TinyFusion: Diffusion Transformers Learned Shallow
Gongfan Fang, Kunjun Li, Xinyin Ma, Xinchao Wang
2024-12-03

Summary
This paper introduces TinyFusion, a new method for making diffusion transformers more efficient by removing unnecessary layers while maintaining their performance.
What's the problem?
Diffusion transformers are powerful tools for generating images, but they often have too many parameters, which makes them slow and requires a lot of computational resources. This can be a problem when trying to use these models in real-world applications, especially on devices with limited processing power.
What's the solution?
TinyFusion solves this problem by using a technique called depth pruning, which removes redundant layers from the diffusion transformers. It does this through a learning process that allows the model to recover its performance after being pruned. The researchers introduced a method that makes pruning learnable and optimizes how well the model performs after fine-tuning. This allows TinyFusion to create smaller models that run faster without losing quality in image generation. They tested TinyFusion on various benchmarks and found that it significantly outperformed existing methods while using fewer resources.
Why it matters?
This research is important because it makes advanced image generation technology more accessible and practical for everyday use. By improving the efficiency of diffusion transformers, TinyFusion can enable better performance on devices like smartphones and tablets, making it easier to create high-quality images in real-time applications such as mobile apps, gaming, and augmented reality.
Abstract
Diffusion Transformers have demonstrated remarkable capabilities in image generation but often come with excessive parameterization, resulting in considerable inference overhead in real-world applications. In this work, we present TinyFusion, a depth pruning method designed to remove redundant layers from diffusion transformers via end-to-end learning. The core principle of our approach is to create a pruned model with high recoverability, allowing it to regain strong performance after fine-tuning. To accomplish this, we introduce a differentiable sampling technique to make pruning learnable, paired with a co-optimized parameter to simulate future fine-tuning.
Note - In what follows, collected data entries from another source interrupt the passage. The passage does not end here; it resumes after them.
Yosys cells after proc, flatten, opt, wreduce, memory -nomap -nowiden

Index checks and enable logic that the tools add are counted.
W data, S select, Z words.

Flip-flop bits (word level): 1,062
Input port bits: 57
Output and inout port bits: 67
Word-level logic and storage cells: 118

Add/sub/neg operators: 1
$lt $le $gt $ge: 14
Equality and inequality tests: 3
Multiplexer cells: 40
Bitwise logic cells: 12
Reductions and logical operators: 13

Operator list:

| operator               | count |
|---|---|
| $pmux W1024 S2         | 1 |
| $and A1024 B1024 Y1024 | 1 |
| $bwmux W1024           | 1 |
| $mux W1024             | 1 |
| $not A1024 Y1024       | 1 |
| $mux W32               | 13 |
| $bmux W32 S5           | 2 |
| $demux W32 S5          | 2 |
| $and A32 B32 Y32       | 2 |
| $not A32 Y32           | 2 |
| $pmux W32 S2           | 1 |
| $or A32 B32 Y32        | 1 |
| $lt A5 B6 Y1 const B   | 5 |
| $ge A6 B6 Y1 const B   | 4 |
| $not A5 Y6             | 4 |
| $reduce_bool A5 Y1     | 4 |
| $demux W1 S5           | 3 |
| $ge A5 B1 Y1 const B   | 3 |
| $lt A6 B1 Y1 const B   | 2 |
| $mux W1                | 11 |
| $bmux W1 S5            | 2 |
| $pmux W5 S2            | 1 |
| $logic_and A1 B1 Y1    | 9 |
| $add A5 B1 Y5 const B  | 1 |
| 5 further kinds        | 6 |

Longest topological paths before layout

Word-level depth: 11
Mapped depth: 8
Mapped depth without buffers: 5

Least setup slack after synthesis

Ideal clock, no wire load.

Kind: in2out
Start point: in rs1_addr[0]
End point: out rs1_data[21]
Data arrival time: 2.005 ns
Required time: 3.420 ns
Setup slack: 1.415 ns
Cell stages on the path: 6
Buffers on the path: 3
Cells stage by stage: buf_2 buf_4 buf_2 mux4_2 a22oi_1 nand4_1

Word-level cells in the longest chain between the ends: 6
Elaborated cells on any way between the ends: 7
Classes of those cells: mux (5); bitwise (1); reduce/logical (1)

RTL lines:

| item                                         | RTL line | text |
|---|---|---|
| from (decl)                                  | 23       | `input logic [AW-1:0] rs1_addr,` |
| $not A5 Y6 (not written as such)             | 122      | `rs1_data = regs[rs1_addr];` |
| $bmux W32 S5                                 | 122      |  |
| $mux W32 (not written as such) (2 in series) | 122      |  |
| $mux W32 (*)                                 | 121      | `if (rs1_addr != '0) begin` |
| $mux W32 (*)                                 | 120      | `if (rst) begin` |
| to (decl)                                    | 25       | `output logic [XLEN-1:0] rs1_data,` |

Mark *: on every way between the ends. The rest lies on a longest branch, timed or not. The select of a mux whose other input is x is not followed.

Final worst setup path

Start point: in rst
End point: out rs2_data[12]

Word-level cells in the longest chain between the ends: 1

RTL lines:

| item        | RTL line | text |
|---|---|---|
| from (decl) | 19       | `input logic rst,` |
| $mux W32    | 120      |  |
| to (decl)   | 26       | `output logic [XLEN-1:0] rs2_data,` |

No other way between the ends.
**config.mk**
```make
export PLATFORM = sky130hd
export DESIGN_NAME = snake_motion_engine
export DESIGN_NICKNAME = d
export VERILOG_FILES = /design/src/rtl/snake_pkg.sv /design/src/rtl/snake_dir_filter.sv /design/src/rtl/snake_motion_engine.sv
export SDC_FILE = /design/constraint.sdc
export NUM_CORES = 2
export LEC_CHECK = 0
export CAP_MARGIN = 20
export CORE_AREA = 2 2 519 521
export DETAILED_ROUTE_END_ITERATION = 10
export DIE_AREA = 0 0 521 523
export GPL_ROUTABILITY_DRIVEN = 0
export PLACE_DENSITY = 0.34
export RECOVER_POWER = 25
export SETUP_SLACK_MARGIN = 0.3
export SLEW_MARGIN = 0
export SYNTH_ARGS = -nofsm -noshare
export SYNTH_HDL_FRONTEND = slang
export SYNTH_SLANG_ARGS = --single-unit
```
**constraint.sdc**
```tcl
create_clock -name clk -period 26.3 [get_ports clk]
set_clock_uncertainty 0.15 [all_clocks]
set_input_delay 5.26 -clock clk [delete_from_list [all_inputs] [get_ports clk]]
set_output_delay 5.26 -clock clk [all_outputs]
set_load 0.02 [all_outputs]
```
**src/rtl/snake_pkg.sv**
```systemverilog
// Shared constants, direction codes and state encoding for the snake game datapath.
package snake_pkg;

  localparam int COORD_WIDTH    = 10;
  localparam int MAX_LENGTH     = 63;
  localparam int LENGTH_WIDTH   = 6;
  localparam int DISPLAY_WIDTH  = 64;
  localparam int DISPLAY_HEIGHT = 48;

  localparam int INIT_HEAD_X = 32;
  localparam int INIT_HEAD_Y = 24;
  localparam int INIT_LENGTH = 3;

  typedef enum logic [1:0] {
    DIR_UP    = 2'b00,
    DIR_DOWN  = 2'b01,
    DIR_LEFT  = 2'b10,
    DIR_RIGHT = 2'b11
  } dir_t;

  typedef enum logic [1:0] {
    IDLE = 2'b00,
    RUN  = 2'b01,
    STEP = 2'b10,
    DEAD = 2'b11
  } state_t;

  // Up/down and left/right differ only in bit 0.
  function automatic dir_t dir_opposite(input dir_t d);
    return dir_t'({d[1], ~d[0]});
  endfunction

endpackage

```
**src/rtl/snake_dir_filter.sv**
```systemverilog
// Holds the pending direction, rejects reversals of the committed direction,
// and presents the direction that a commit strobe will make current.
module snake_dir_filter
  import snake_pkg::*;
(
  input  logic       clk,
  input  logic       reset,
  input  logic       clear,
  input  logic       accept,
  input  logic       dir_valid,
  input  logic [1:0] dir_in,
  input  logic       multi_cell,
  input  logic       commit,
  output dir_t       dir_out
);

  dir_t pending;
  dir_t committed;
  logic reversal;

  assign reversal = multi_cell && (dir_t'(dir_in) == dir_opposite(committed));
  assign dir_out  = pending;

  always_ff @(posedge clk) begin
    if (!reset || clear) begin
      pending   <= DIR_RIGHT;
      committed <= DIR_RIGHT;
    end else begin
      if (accept && dir_valid && !reversal)
        pending <= dir_t'(dir_in);
      if (commit)
        committed <= pending;
    end
  end

endmodule

```
**src/rtl/snake_motion_engine.sv**
```systemverilog
// Steps the snake one cell every TICK_DIV cycles, tracking head, body history and length,
// with growth, respawn and death handling.
module snake_motion_engine #(
  parameter int COORD_WIDTH    = snake_pkg::COORD_WIDTH,
  parameter int MAX_LENGTH     = snake_pkg::MAX_LENGTH,
  parameter int LENGTH_WIDTH   = snake_pkg::LENGTH_WIDTH,
  parameter int DISPLAY_WIDTH  = snake_pkg::DISPLAY_WIDTH,
  parameter int DISPLAY_HEIGHT = snake_pkg::DISPLAY_HEIGHT,
  parameter int TICK_DIV       = 4
) (
  input  logic                                  clk,
  input  logic                                  reset,
  input  logic                                  start,
  input  logic                                  dir_valid,
  input  logic [1:0]                            dir_in,
  input  logic                                  grow,
  input  logic                                  respawn,
  input  logic [COORD_WIDTH-1:0]                respawn_x,
  input  logic [COORD_WIDTH-1:0]                respawn_y,
  input  logic [LENGTH_WIDTH-1:0]               length_in,
  input  logic [2:0]                            lives_in,
  output logic [COORD_WIDTH-1:0]                head_x,
  output logic [COORD_WIDTH-1:0]                head_y,
  output logic [(MAX_LENGTH+1)*COORD_WIDTH-1:0] body_x_flat,
  output logic [(MAX_LENGTH+1)*COORD_WIDTH-1:0] body_y_flat,
  output logic [LENGTH_WIDTH-1:0]               snake_length,
  output logic                                  step_done,
  output logic                                  oob,
  output logic                                  running
);
  import snake_pkg::*;

  localparam int CNT_W = (TICK_DIV > 2) ? $clog2(TICK_DIV) : 1;

  state_t                   state, state_nxt;
  logic [CNT_W-1:0]         cnt;
  logic [COORD_WIDTH-1:0]   body_x [0:MAX_LENGTH];
  logic [COORD_WIDTH-1:0]   body_y [0:MAX_LENGTH];
  logic [COORD_WIDTH-1:0]   nx, ny;
  logic                     grow_pending;
  logic                     alive, do_init, do_respawn, do_step;
  dir_t                     step_dir;

  assign alive = (lives_in != 3'd0);

  always_ff @(posedge clk) begin
    if (!reset) state <= IDLE;
    else        state <= state_nxt;
  end

  // Death outranks respawn, respawn outranks stepping.
  always_comb begin
    state_nxt = state;
    case (state)
      IDLE: if (start) state_nxt = RUN;
      RUN: begin
        if (!alive)                           state_nxt = DEAD;
        else if (respawn)                     state_nxt = RUN;
        else if (cnt == CNT_W'(TICK_DIV - 2)) state_nxt = STEP;
      end
      STEP: state_nxt = alive ? RUN : DEAD;
      DEAD: if (alive && start) state_nxt = RUN;
      default: state_nxt = IDLE;
    endcase
  end

  always_comb begin
    running    = (state == RUN) || (state == STEP);
    do_init    = ((state == IDLE) && start) || ((state == DEAD) && start && alive);
    do_respawn = running && alive && respawn;
    do_step    = (state == STEP) && alive && !respawn;
  end

  snake_dir_filter u_dir_filter (
    .clk        (clk),
    .reset      (reset),
    .clear      (do_init || do_respawn),
    .accept     (running),
    .dir_valid  (dir_valid),
    .dir_in     (dir_in),
    .multi_cell (snake_length > LENGTH_WIDTH'(1)),
    .commit     (do_step),
    .dir_out    (step_dir)
  );

  always_comb begin
    nx = body_x[0];
    ny = body_y[0];
    case (step_dir)
      DIR_UP:    ny = body_y[0] - COORD_WIDTH'(1);
      DIR_DOWN:  ny = body_y[0] + COORD_WIDTH'(1);
      DIR_LEFT:  nx = body_x[0] - COORD_WIDTH'(1);
      DIR_RIGHT: nx = body_x[0] + COORD_WIDTH'(1);
      default:   nx = body_x[0];
    endcase
  end

  always_ff @(posedge clk) begin
    if (!reset || do_init) begin
      for (int i = 0; i <= MAX_LENGTH; i++) begin
        body_x[i] <= (i < INIT_LENGTH) ? COORD_WIDTH'(INIT_HEAD_X - i) : '0;
        body_y[i] <= (i < INIT_LENGTH) ? COORD_WIDTH'(INIT_HEAD_Y) : '0;
      end
      oob <= 1'b0;
    end else if (do_respawn) begin
      for (int i = 0; i <= MAX_LENGTH; i++) begin
        body_x[i] <= respawn_x;
        body_y[i] <= respawn_y;
      end
      oob <= (respawn_x >= COORD_WIDTH'(DISPLAY_WIDTH)) || (respawn_y >= COORD_WIDTH'(DISPLAY_HEIGHT));
    end else if (do_step) begin
      for (int i = 1; i <= MAX_LENGTH; i++) begin
        body_x[i] <= body_x[i-1];
        body_y[i] <= body_y[i-1];
      end
      body_x[0] <= nx;
      body_y[0] <= ny;
      oob <= (nx >= COORD_WIDTH'(DISPLAY_WIDTH)) || (ny >= COORD_WIDTH'(DISPLAY_HEIGHT));
    end
  end

  always_ff @(posedge clk) begin
    if (!reset || do_init) begin
      snake_length <= LENGTH_WIDTH'(INIT_LENGTH);
      grow_pending <= 1'b0;
      step_done    <= 1'b0;
      cnt          <= '0;
    end else begin
      step_done <= do_step;
      cnt       <= ((state == RUN) && (state_nxt == RUN) && !do_respawn) ? cnt + CNT_W'(1) : '0;
      if (do_respawn) begin
        snake_length <= (length_in == '0) ? LENGTH_WIDTH'(1) : length_in;
        grow_pending <= 1'b0;
      end else if (do_step) begin
        if ((grow_pending || grow) && (snake_length != LENGTH_WIDTH'(MAX_LENGTH)))
          snake_length <= snake_length + LENGTH_WIDTH'(1);
        grow_pending <= 1'b0;
      end else if (running && grow) begin
        grow_pending <= 1'b1;
      end
    end
  end

  assign head_x = body_x[0];
  assign head_y = body_y[0];

  for (genvar g = 0; g <= MAX_LENGTH; g++) begin : g_flat
    assign body_x_flat[g*COORD_WIDTH +: COORD_WIDTH] = body_x[g];
    assign body_y_flat[g*COORD_WIDTH +: COORD_WIDTH] = body_y[g];
  end

endmodule

```
==> results_dict.tcl <==
set metrics [dict create \
    status "finished with violations" \
    violations "max-capacitance violations, max-slew violations" \
    htree_num_levels 4 \
    ys_ff_latch 1297 \
    yosysMostFrequentCell "edfxtp_1" \
    drc 0 \
    vias 40570 \
    grt_busiest_layer "met2" \
    yosysSeqAreaShare_pct 65.74 \
    peakVddDrop_uv 46.56 \
    relSlewSlack_pct -64.52 \
    worstPathArrival_ns 10.92 \
    dr.pass1.iters 5 \
    cts_tree "yes" \
    drv_cap 1 \
    grt_antenna_before_repair 27 \
    drt_wl_total_um 262900 \
    synth_top_area_share_pct 42.85 \
    seqPwrFrac_pct 44.2 \
    min_path_type "reg2reg" \
    power.share.switching_pct 29.02 \
    yosysWarnings 0 \
    start_util_pct 18.90 \
    maxSlewViolCount 48 \
    synth_edf_count 720 \
    reg2reg_depth 6 \
    async_flop_share_pct 0 \
    grt_first_pass_wirelength_um 353100 \
    area_delta_synth_final_pct 43.30 \
    die_area_sq_um 272500 \
    comb_power_share_pct 13.7 \
    synth_common_cells "720 x edfxtp_1, 660 x a21o_1, 623 x a21oi_1" \
    grt-ovfl-total 0 \
    grt_pass1_vias 40340 \
    synth-main-ff-cell "edfxtp_1" \
    clkPwrFrac_pct 42.2 \
    drt-initial-drc-count 3028 \
    synth_fp_nets 4578 \
    drtAntennaViolNets 0 \
    cts_buffers 175 \
    finalHoldViolations 0 \
    core-area_sq_um 267000 \
    syn_inst 4513 \
    cts_root_buf "clkbuf_16" \
    clkLatencyLatePin_ns 0.84 \
    wl_per_cell_um 28.12 \
    grt_max_degree 233 \
    cp_data_required_time_ns 26.54 \
    io_buffers 1345 \
    fillers 28150 \
    p_int_w 0.003885 \
    ios 1346 \
    fp-row-count 190 \
    grt_use_met3_pct 8.442 \
    leakagePower_nw 34.33 \
    postCtsHoldBufs 0 \
    clk_pin_slew_worst_paths_ns 0.06 \
    track_usage_pct 18.40 \
    worstMarginPinSlew_ns 2.462 \
    cts_setup_buffers 0 \
    crit_path_max_fanout 77 \
    via_per_inst 4.339 \
    fp.dieH_um 523 \
    ys_types 54 \
    end_kind "flop" \
    synth_area_leaders "edfxtp_1 43%, dfxtp_1 23%, a21o_1 9.8%" \
    setup_viol 0 \
    layout-drive-gt1-share_pct 5.822 \
    hold_depth 2 \
    fin_tns_setup_ns 0 \
    rsz0062_at_grt "false" \
    cts_sinks 1297 \
    die_w_um 521 \
    p_sw_w 0.001588 \
    finish.utilization_pct 27.08 \
    fmax_mhz 93.65 \
    ctsResizeCount 0 \
    grt_use_met1_pct 21.10 \
    critPathLaunchType "primary input" \
    worstSetupPathType "in2reg" \
    yosys.area.top_type "edfxtp_1" \
    synth.cell_area_sq_um 50460 \
    layout.nets 5724 \
    hpwl_um 187600 \
    cts_buffer_depth 4 \
    gr-usage-met2_pct 30.04 \
    pwr_density_cell_nw_per_um2 75.69 \
    power_w 0.005473 \
    syn_avg_cell_area_sq_um 11.18 \
    period_share_pct 40.60 \
    period_needed_ns 10.68 \
]
[state kept, by name, summed over array words and instances (netlist names)]
register and flops:
grow_pending 1, oob 1, body_y 640, snake_length 6, state 2, step_done 1
u_dir_filter.committed 2, body_x 640, u_dir_filter.dir_out 2, cnt 2
[power by group through the flow]
stage / logic, W / registers, W / clock network [W]
5_1_grt: 0.000791 / 0.00243 / 0.00246
3_3_place_gp: 0.000793 / 0.00247 / 0
2_1_floorplan: 0.000184 / 0.00263 / 0
3_5_place_dp: 0.000789 / 0.00246 / 0
6_report: 0.000748 / 0.00242 / 0.00231
4_1_cts: 0.000793 / 0.00243 / 0.00239
[cell usage in the layout (no fill, tap or decap), types with 8 or more instances in the layout]
master,netlist,final
clkbuf_8,0,16
clkdlybuf4s50_1,0,517
clkbuf_16,0,175
diode_2,0,9
a21oi_1,623,623
xor2_1,12,12
a211oi_1,25,25
edfxtp_1,720,720
o21ai_0,19,19
nor2_1,599,600
dlygate4sd3_1,0,828
ha_1,26,26
and3_2,0,21
inv_1,14,14
clkinv_1,0,19
clkbuf_1,195,48
nor3_1,553,553
nand2_1,138,130
nand3_1,9,8
clkinv_2,0,27
dfxtp_1,577,577
a21o_1,660,660
o21bai_1,8,8
buf_4,60,47
[worst max-delay path, cell delays in order]
cell and delay (ns):
dlygate4sd3_1 0.63, nor3_1 0.75, clkbuf_1 0.21, nor2_1 0.08
nand2_1 1.74, nand2_4 0.89, buf_4 0.62, buf_4 0.57
[metrics by stage]
step                      setup WS (ns)  cells  hold WS (ns)  cell area (sq um)
after CTS                         16.33   9339        0.3290              72280
after global placement            15.29   9033        0.3196              66920
after detailed placement          15.42   9033        0.3174              66920
after global routing              15.14   9345        0.3654              72300
final                             15.62   9349        0.3227              72310
after floorplan                   5.780   4513        0.2871              50460
[routing by layer]
metal	routed length, um	share of wire, %
met5	105	0.040
met1	102700	39
met4	9532	3.6
met3	27250	10
met2	123300	47
[worst paths after layout]
path / from / end / slack, ns
hold / removal: oob / oob / 0.32
setup / recovery: lives_in[1] / body_y[0][141] / 15.62
setup reg to reg: state[0] / body_y[0][141] / 20.61
hold reg to reg: oob / oob / 0.32
[cells by family (layout without fill, tap and decap cells)]
kind of cell | Yosys count | in the layout | share of synthesized area, %
xor+xnor | 18 | 18 | 0.3124
flops | 1297 | 1297 | 65.74
other cells | 0 | 9 | 0
buf+inv | 446 | 1721 | 4.111
mux | 5 | 5 | 0.09919
simple gates | 1343 | 1343 | 11.63
compound gates | 1376 | 1376 | 17.38
fa+ha+maj | 28 | 28 | 0.7241
[cell type report]
cell class | count | area, sq um | area share (%)
antenna | 9 | 22.52 | 0.03115
multi-input combinational | 2770 | 15290 | 21.14
timing repair buffer | 1400 | 13960 | 19.31
sequential | 1297 | 33170 | 45.88
clock inverter | 68 | 581.8 | 0.8047
inverter | 15 | 63.81 | 0.08825
tap | 3552 | 4444 | 6.146
clock buffer | 238 | 4776 | 6.605
(Power assumes the default switching activity.)
`src/rtl/config_shadow_chain_if.sv`:
```
// ============================================================================
// Module : config_shadow_chain_if
// Brief  : Chain, commit and status signals of one config shadow chain tile.
//          cfg_parity exists only when CONFIG_PARITY_EN is defined.
// Rev    : 1.0
// ============================================================================
`default_nettype none

interface config_shadow_chain_if #(
    parameter int CONF_WIDTH = 64,
    parameter int LANES      = 1
);
    logic                  cen;
    logic                  set_in;
    logic [LANES-1:0]      shift_in;
`ifdef CONFIG_PARITY_EN
    logic                  cfg_parity;
`endif
    logic [LANES-1:0]      shift_out;
    logic [CONF_WIDTH-1:0] conf_active;
    logic                  loaded;
    logic                  frame_done;
    logic                  commit_err;

    modport master (
`ifdef CONFIG_PARITY_EN
        output cfg_parity,
`endif
        output cen,
        output set_in,
        output shift_in,
        input  shift_out,
        input  conf_active,
        input  loaded,
        input  frame_done,
        input  commit_err
    );

    modport slave (
`ifdef CONFIG_PARITY_EN
        input  cfg_parity,
`endif
        input  cen,
        input  set_in,
        input  shift_in,
        output shift_out,
        output conf_active,
        output loaded,
        output frame_done,
        output commit_err
    );
endinterface

`default_nettype wire

```
`src/rtl/config_shadow_chain.sv`:
```
// ============================================================================
// Module : config_shadow_chain
// Brief  : Double-buffered routing config shift chain with frame counter and
//          guarded commit. Optional macro CONFIG_PARITY_EN adds a parity check
//          on commit.
// Rev    : 1.0
// ============================================================================
`default_nettype none

module config_shadow_chain #(
    parameter int CONF_WIDTH = 64,
    parameter int LANES      = 1
) (
    input  logic                 clk,
    input  logic                 rst,
    config_shadow_chain_if.slave bus
);

    localparam int c_BEATS = CONF_WIDTH / LANES;
    localparam int c_CNT_W = $clog2(c_BEATS + 1);
    localparam logic [c_CNT_W-1:0] c_BEATS_CNT = c_CNT_W'(c_BEATS);

    typedef enum logic [1:0] {
        S_EMPTY   = 2'd0,
        S_LOADING = 2'd1,
        S_FULL    = 2'd2
    } state_t;

    state_t                r_state;
    logic [c_CNT_W-1:0]    r_count;
    logic [CONF_WIDTH-1:0] r_shadow;
    logic [CONF_WIDTH-1:0] r_active;
    logic                  r_frame_done;
    logic                  r_commit_err;

    logic [CONF_WIDTH-1:0] w_shadow_shifted;
    logic [c_CNT_W-1:0]    w_count_inc;
    logic                  w_parity_ok;
    logic                  w_commit_ok;

    // New lanes enter at the top so the first beat of a frame lands in the low bits.
    generate
        if (LANES < CONF_WIDTH) begin : g_multi_beat
            assign w_shadow_shifted = {bus.shift_in, r_shadow[CONF_WIDTH-1:LANES]};
        end else begin : g_single_beat
            assign w_shadow_shifted = bus.shift_in;
        end
    endgenerate

`ifdef CONFIG_PARITY_EN
    assign w_parity_ok = ((^r_shadow) == bus.cfg_parity);
`else
    assign w_parity_ok = 1'b1;
`endif

    assign w_count_inc = r_count + c_CNT_W'(1);
    assign w_commit_ok = (r_state == S_FULL) && w_parity_ok;

    always_ff @(posedge clk or negedge rst) begin
        if (!rst) begin
            r_state      <= S_EMPTY;
            r_count      <= '0;
            r_shadow     <= '0;
            r_active     <= '0;
            r_frame_done <= 1'b0;
            r_commit_err <= 1'b0;
        end else begin
            r_frame_done <= 1'b0;
            if (bus.set_in) begin
                // Commit takes priority over a coincident shift beat.
                if (w_commit_ok) begin
                    r_active     <= r_shadow;
                    r_count      <= '0;
                    r_state      <= S_EMPTY;
                    r_commit_err <= 1'b0;
                    r_frame_done <= 1'b1;
                end else begin
                    r_commit_err <= 1'b1;
                end
            end else if (bus.cen) begin
                r_shadow <= w_shadow_shifted;
                case (r_state)
                    S_EMPTY, S_LOADING: begin
                        r_count <= w_count_inc;
                        r_state <= (w_count_inc == c_BEATS_CNT) ? S_FULL : S_LOADING;
                    end
                    default: begin
                        // Full: keep passing data through, count stays saturated.
                        r_count <= r_count;
                        r_state <= r_state;
                    end
                endcase
            end
        end
    end

    assign bus.shift_out   = r_shadow[LANES-1:0];
    assign bus.conf_active = r_active;
    assign bus.loaded      = (r_state == S_FULL);
    assign bus.frame_done  = r_frame_done;
    assign bus.commit_err  = r_commit_err;

endmodule

`default_nettype wire

```
`src/flat_wrapper.sv`:
```
// flat-port wrapper written by rule: the top's interface ports become plain ports
module config_shadow_chain_flat 
#(
    parameter int CONF_WIDTH = 64,
    parameter int LANES      = 1
)
  (clk, rst, bus_cen, bus_set_in, bus_shift_in, bus_shift_out, bus_conf_active, bus_loaded, bus_frame_done, bus_commit_err);
  config_shadow_chain_if #(.CONF_WIDTH(CONF_WIDTH), .LANES(LANES)) bus_i ();
  input  logic clk;
  input  logic rst;
  input wire logic [$bits(bus_i.cen)-1:0] bus_cen;
  input wire logic [$bits(bus_i.set_in)-1:0] bus_set_in;
  input wire logic [$bits(bus_i.shift_in)-1:0] bus_shift_in;
  output wire logic [$bits(bus_i.shift_out)-1:0] bus_shift_out;
  output wire logic [$bits(bus_i.conf_active)-1:0] bus_conf_active;
  output wire logic [$bits(bus_i.loaded)-1:0] bus_loaded;
  output wire logic [$bits(bus_i.frame_done)-1:0] bus_frame_done;
  output wire logic [$bits(bus_i.commit_err)-1:0] bus_commit_err;
  assign bus_i.cen = bus_cen;
  assign bus_i.set_in = bus_set_in;
  assign bus_i.shift_in = bus_shift_in;
  assign bus_shift_out = bus_i.shift_out;
  assign bus_conf_active = bus_i.conf_active;
  assign bus_loaded = bus_i.loaded;
  assign bus_frame_done = bus_i.frame_done;
  assign bus_commit_err = bus_i.commit_err;
  config_shadow_chain #(.CONF_WIDTH(CONF_WIDTH), .LANES(LANES)) u_core (.clk(clk), .rst(rst), .bus(bus_i));
endmodule
```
While prior works focus on minimizing loss or error after pruning, our method explicitly models and optimizes the post-fine-tuning performance of pruned models. Experimental results indicate that this learnable paradigm offers substantial benefits for layer pruning of diffusion transformers, surpassing existing importance-based and error-based methods. Additionally, TinyFusion exhibits strong generalization across diverse architectures, such as DiTs, MARs, and SiTs. Experiments with DiT-XL show that TinyFusion can craft a shallow diffusion transformer at less than 7% of the pre-training cost, achieving a 2times speedup with an FID score of 2.86, outperforming competitors with comparable efficiency. Code is available at https://github.com/VainF/TinyFusion.